October 19, 2015 By Fran Howarth 2 min read

This week marks the fourth of National Cyber Security Awareness Month (NCSAM), which is held every October in an effort to engage and educate the public about issues surrounding cybersecurity. The theme of week four is “Your evolving digital life.” One of the main security controls that is poised to ease security concerns in the future is the use of more secure authentication mechanisms.

Increasing Connectivity

Today, the use of mobile devices such as smartphones and tablets appears to be almost ubiquitous. Digitization is progressing rapidly and will soon become part of our everyday lives in the form of wearables, smart homes and connected cars and medical devices. The impact will be huge.

According to the Pew Research Center, increasing digitization will revolutionize most human interaction over the next decade, impacting health care, education, work, politics, economics and entertainment in particular. This is the vision of the Internet of Things (IoT), where technology is pervasive and billions of devices are connected to the Internet. While that connectivity will have a positive impact in many areas, there is also a downside in terms of security as greater connectivity will attract attackers who wish to take advantage of our evolving digital lives.

Technology has created great convenience, allowing workers to be more productive from anywhere and enabling instant communication. But enhanced connectivity means that our identities and privacy can be negatively affected, and in some cases, identities can be stolen. A solution is needed to ensure that online identities are more adequately protected in the future than they are at present.

New Methods of Authentication Required

The primary method of authentication for protecting our identities, the devices we use and the resources we access is a username and password combination. But as digitization continues to expand, the sheer number of credentials that we need to remember and manage can become overwhelming.

Different applications and services have their own requirements for passwords in terms of complexity and how often they must be changed. Faced with this situation, many people resort to insecure password management practices such as writing down hard-to-remember passwords or using the same code for multiple services.

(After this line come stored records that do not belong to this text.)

<file path="src/rtl/drc_pkg.sv">
`timescale 1ns/1ps
package drc_pkg;

  typedef enum logic [2:0] {
    ST_PAUSE = 3'd0,
    ST_IDLE  = 3'd1,
    ST_REQ   = 3'd2,
    ST_CBR   = 3'd3,
    ST_SRE   = 3'd4,
    ST_SR    = 3'd5,
    ST_SRX   = 3'd6
  } ctl_state_t;

  typedef enum logic [1:0] {
    PH_IDLE  = 2'd0,
    PH_SETUP = 2'd1,
    PH_ACT   = 2'd2,
    PH_PRE   = 2'd3
  } cbr_phase_t;

  function automatic int max2(input int a, input int b);
    return (a > b) ? a : b;
  endfunction

endpackage

</file>
<file path="src/rtl/drc_refi_timer.sv">
`timescale 1ns/1ps
module drc_refi_timer #(
  parameter int T_REFI = 1950
) (
  input  logic clk_i,
  input  logic rst_ni,
  input  logic en_i,
  output logic tick_o
);

  localparam int TW = $clog2(T_REFI + 1);

  logic [TW-1:0] cnt_q, cnt_d;

  assign tick_o = en_i && (cnt_q == TW'(T_REFI - 1));

  always_comb begin
    if (!en_i || tick_o) cnt_d = '0;
    else                 cnt_d = cnt_q + TW'(1);
  end

  always_ff @(posedge clk_i or negedge rst_ni) begin
    if (!rst_ni) cnt_q <= '0;
    else         cnt_q <= cnt_d;
  end

endmodule

</file>
<file path="src/rtl/drc_cbr_seq.sv">
`timescale 1ns/1ps
module drc_cbr_seq import drc_pkg::*; #(
  parameter int T_CSR = 1,
  parameter int T_RAS = 8,
  parameter int T_RP  = 6
) (
  input  logic clk_i,
  input  logic rst_ni,
  input  logic start_i,
  output logic ras_n_o,
  output logic cas_n_o,
  output logic done_o
);

  localparam int CMAX = max2(max2(T_CSR, T_RAS), T_RP);
  localparam int CW   = $clog2(CMAX + 1);
  localparam int LW   = $clog2(T_RAS + 2);

  cbr_phase_t    phase_q, phase_d;
  logic [CW-1:0] cnt_q, cnt_d;
  logic          cnt_en;

  always_comb begin
    phase_d = phase_q;
    cnt_d   = cnt_q;
    done_o  = 1'b0;
    case (phase_q)
      PH_IDLE: begin
        if (start_i) begin
          phase_d = PH_SETUP;
          cnt_d   = CW'(T_CSR - 1);
        end
      end
      PH_SETUP: begin
        if (cnt_q == '0) begin
          phase_d = PH_ACT;
          cnt_d   = CW'(T_RAS - 1);
        end else begin
          cnt_d = cnt_q - CW'(1);
        end
      end
      PH_ACT: begin
        if (cnt_q == '0) begin
          phase_d = PH_PRE;
          cnt_d   = CW'(T_RP - 1);
        end else begin
          cnt_d = cnt_q - CW'(1);
        end
      end
      default: begin
        if (cnt_q == '0) begin
          done_o  = 1'b1;
          phase_d = PH_IDLE;
        end else begin
          cnt_d = cnt_q - CW'(1);
        end
      end
    endcase
  end

  assign cnt_en = (phase_q != PH_IDLE) || start_i;

  always_ff @(posedge clk_i or negedge rst_ni) begin
    if (!rst_ni) begin
      phase_q <= PH_IDLE;
      cnt_q   <= '0;
    end else begin
      phase_q <= phase_d;
      if (cnt_en) cnt_q <= cnt_d;
    end
  end

  assign ras_n_o = (phase_q != PH_ACT);
  assign cas_n_o = !((phase_q == PH_SETUP) || (phase_q == PH_ACT));

  // checker: width of the row strobe low pulse
  logic [LW-1:0] lo_cnt;
  always_ff @(posedge clk_i or negedge rst_ni) begin
    if (!rst_ni)                   lo_cnt <= '0;
    else if (ras_n_o)              lo_cnt <= '0;
    else if (lo_cnt != LW'(T_RAS + 1)) lo_cnt <= lo_cnt + LW'(1);
  end

  AST_CAS_LEADS_RAS: assert property (@(posedge clk_i) disable iff (!rst_ni)
    $fell(ras_n_o) |-> $past(!cas_n_o));

  AST_RAS_WIDTH: assert property (@(posedge clk_i) disable iff (!rst_ni)
    $rose(ras_n_o) |-> (lo_cnt == LW'(T_RAS)));

  AST_START_WHEN_IDLE: assert property (@(posedge clk_i) disable iff (!rst_ni)
    start_i |-> (phase_q == PH_IDLE));

endmodule

</file>
<file path="src/rtl/drc_owe_ledger.sv">
`timescale 1ns/1ps
module drc_owe_ledger #(
  parameter int OW          = 12,
  parameter int BACKLOG_MAX = 8
) (
  input  logic          clk_i,
  input  logic          rst_ni,
  input  logic          tick_i,
  input  logic          done_i,
  input  logic          load_i,
  input  logic [OW-1:0] load_val_i,
  input  logic          chk_i,
  output logic [OW-1:0] owed_o,
  output logic          err_o
);

  logic [OW-1:0] owed_q, owed_d;
  logic          err_q, err_d;

  always_comb begin
    owed_d = owed_q;
    if (load_i) begin
      owed_d = load_val_i;
    end else if (tick_i && !done_i) begin
      if (owed_q != {OW{1'b1}}) owed_d = owed_q + OW'(1);
    end else if (done_i && !tick_i) begin
      if (owed_q != '0) owed_d = owed_q - OW'(1);
    end
    err_d = err_q || (chk_i && (owed_q > OW'(BACKLOG_MAX)));
  end

  always_ff @(posedge clk_i or negedge rst_ni) begin
    if (!rst_ni) begin
      owed_q <= '0;
      err_q  <= 1'b0;
    end else begin
      owed_q <= owed_d;
      err_q  <= err_d;
    end
  end

  assign owed_o = owed_q;
  assign err_o  = err_q;

  AST_DONE_WAS_OWED: assert property (@(posedge clk_i) disable iff (!rst_ni)
    done_i |-> (owed_q != '0));

  AST_ERR_STICKY: assert property (@(posedge clk_i) disable iff (!rst_ni)
    err_q |=> err_q);

endmodule

</file>
<file path="src/rtl/dram_refresh_ctrl.sv">
`timescale 1ns/1ps
module dram_refresh_ctrl import drc_pkg::*; #(
  parameter int NUM_BANKS   = 2,
  parameter int T_PWRUP     = 25000,
  parameter int T_REFI      = 1950,
  parameter int INIT_CYC    = 8,
  parameter int BURST_CYC   = 2048,
  parameter int T_CSR       = 1,
  parameter int T_RAS       = 8,
  parameter int T_RP        = 6,
  parameter int T_SRAS      = 12500,
  parameter int T_RPS       = 14,
  parameter int BACKLOG_MAX = 8
) (
  input  logic                 clk_i,
  input  logic                 rst_ni,
  input  logic                 grant_i,
  input  logic                 sr_req_i,
  output logic                 req_o,
  output logic                 ready_o,
  output logic [NUM_BANKS-1:0] ras_n_o,
  output logic [NUM_BANKS-1:0] cas_n_o,
  output logic                 we_n_o,
  output logic                 backlog_err_o
);

  localparam int OWE_MAX = max2(max2(BURST_CYC, INIT_CYC), BACKLOG_MAX + 1);
  localparam int OW      = $clog2(OWE_MAX + 1);
  localparam int TMAX    = max2(max2(T_PWRUP, T_SRAS), max2(T_RPS, T_CSR));
  localparam int TW      = $clog2(TMAX + 1);
  localparam int HW      = $clog2(T_RP + 1);

  ctl_state_t    state_q, state_d;
  logic [TW-1:0] tmr_q, tmr_d;
  logic          init_q, init_d;
  logic          burst_q, burst_d;

  logic          start, load, tick, seq_done, seq_ras_n, seq_cas_n;
  logic [OW-1:0] load_val, owed;
  logic          in_sr, ras_n_int, cas_n_int;

  assign in_sr   = (state_q == ST_SRE) || (state_q == ST_SR) || (state_q == ST_SRX);
  assign ready_o = !init_q && !burst_q && !in_sr;
  assign req_o   = (state_q != ST_PAUSE) && (state_q != ST_IDLE);
  assign we_n_o  = 1'b1;

  drc_refi_timer #(.T_REFI(T_REFI)) i_timer (
    .clk_i  (clk_i),
    .rst_ni (rst_ni),
    .en_i   (ready_o),
    .tick_o (tick)
  );

  drc_cbr_seq #(.T_CSR(T_CSR), .T_RAS(T_RAS), .T_RP(T_RP)) i_seq (
    .clk_i   (clk_i),
    .rst_ni  (rst_ni),
    .start_i (start),
    .ras_n_o (seq_ras_n),
    .cas_n_o (seq_cas_n),
    .done_o  (seq_done)
  );

  drc_owe_ledger #(.OW(OW), .BACKLOG_MAX(BACKLOG_MAX)) i_ledger (
    .clk_i      (clk_i),
    .rst_ni     (rst_ni),
    .tick_i     (tick),
    .done_i     (seq_done),
    .load_i     (load),
    .load_val_i (load_val),
    .chk_i      (!init_q && !burst_q),
    .owed_o     (owed),
    .err_o      (backlog_err_o)
  );

  // next-state logic
  always_comb begin
    state_d  = state_q;
    tmr_d    = tmr_q;
    init_d   = init_q;
    burst_d  = burst_q;
    start    = 1'b0;
    load     = 1'b0;
    load_val = OW'(INIT_CYC);
    case (state_q)
      ST_PAUSE: begin
        if (tmr_q == '0) begin
          state_d = ST_REQ;
          load    = 1'b1;
        end else begin
          tmr_d = tmr_q - TW'(1);
        end
      end
      ST_IDLE: begin
        if ((owed != '0) || sr_req_i) state_d = ST_REQ;
      end
      ST_REQ: begin
        if (owed == '0) begin
          init_d  = 1'b0;
          burst_d = 1'b0;
        end
        if (grant_i) begin
          if (owed != '0) begin
            start   = 1'b1;
            state_d = ST_CBR;
          end else if (sr_req_i) begin
            state_d = ST_SRE;
            tmr_d   = TW'(T_CSR - 1);
          end else begin
            state_d = ST_IDLE;
          end
        end
      end
      ST_CBR: begin
        if (seq_done) state_d = ST_REQ;
      end
      ST_SRE: begin
        if (tmr_q == '0) begin
          state_d = ST_SR;
          tmr_d   = TW'(T_SRAS - 1);
        end else begin
          tmr_d = tmr_q - TW'(1);
        end
      end
      ST_SR: begin
        if (tmr_q != '0) begin
          tmr_d = tmr_q - TW'(1);
        end else if (!sr_req_i) begin
          state_d = ST_SRX;
          tmr_d   = TW'(T_RPS - 1);
        end
      end
      ST_SRX: begin
        if (tmr_q == '0) begin
          state_d  = ST_REQ;
          load     = 1'b1;
          load_val = OW'(BURST_CYC);
          burst_d  = 1'b1;
        end else begin
          tmr_d = tmr_q - TW'(1);
        end
      end
      default: state_d = ST_PAUSE;
    endcase
  end

  // state registers
  always_ff @(posedge clk_i or negedge rst_ni) begin
    if (!rst_ni) begin
      state_q <= ST_PAUSE;
      tmr_q   <= TW'(T_PWRUP - 1);
      init_q  <= 1'b1;
      burst_q <= 1'b0;
    end else begin
      state_q <= state_d;
      tmr_q   <= tmr_d;
      init_q  <= init_d;
      burst_q <= burst_d;
    end
  end

  // strobe selection
  always_comb begin
    case (state_q)
      ST_CBR: begin
        ras_n_int = seq_ras_n;
        cas_n_int = seq_cas_n;
      end
      ST_SRE: begin
        ras_n_int = 1'b1;
        cas_n_int = 1'b0;
      end
      ST_SR: begin
        ras_n_int = 1'b0;
        cas_n_int = 1'b0;
      end
      default: begin
        ras_n_int = 1'b1;
        cas_n_int = 1'b1;
      end
    endcase
  end

  for (genvar b = 0; b < NUM_BANKS; b++) begin : g_bank
    assign ras_n_o[b] = ras_n_int;
    assign cas_n_o[b] = cas_n_int;
  end

  // checker: row strobe high time before each fall
  logic [HW-1:0] hi_cnt;
  always_ff @(posedge clk_i or negedge rst_ni) begin
    if (!rst_ni)                  hi_cnt <= '0;
    else if (!ras_n_int)          hi_cnt <= '0;
    else if (hi_cnt != HW'(T_RP)) hi_cnt <= hi_cnt + HW'(1);
  end

  AST_PRECHARGE_MIN: assert property (@(posedge clk_i) disable iff (!rst_ni)
    $fell(ras_n_int) |-> (hi_cnt == HW'(T_RP)));

  AST_REQ_HOLD: assert property (@(posedge clk_i) disable iff (!rst_ni)
    (req_o && !grant_i) |=> req_o);

  AST_BUS_GRANTED: assert property (@(posedge clk_i) disable iff (!rst_ni)
    (!ras_n_int || !cas_n_int) |-> grant_i);

  AST_SR_HOLD: assert property (@(posedge clk_i) disable iff (!rst_ni)
    ((state_q == ST_SR) && sr_req_i) |=> !ras_n_int);

endmodule

</file>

To improve this situation and access sensitive applications and services, many service providers require the use of stronger forms of authentication. For many years, hardware security tokens have been the main mechanism used. But these are expensive to provision, and such tokens are generally only used for one discrete application. Because of this, software-based tokens with one-time passwords have come into greater use, often sent to users via mobile phones. Even this can be an inconvenience since the user generally has to pay for this service every time a passcode is generated.

One authentication option that is growing in use is biometrics, helped by the inclusion of fingerprint sensors in mobile phones by many major hardware manufacturers, as well as by service providers such as banks that are increasingly issuing mobile apps that require biometric authentication. According to ABI Research, shipments of fingerprint sensors for smartphones will reach 1 billion by 2020, translating to a cumulative average annual growth of 17 percent. Other forms of biometric identifiers are also seeing growth, including iris recognition in access control for health care applications.

Although slow to take off, owing in part to cost and security concerns, biometric authentication appears to be finally coming into its own. By building sensors into more devices, consumers will further appreciate the speed and convenience that biometrics offer, which will do much to boost security as digital lives continue to evolve.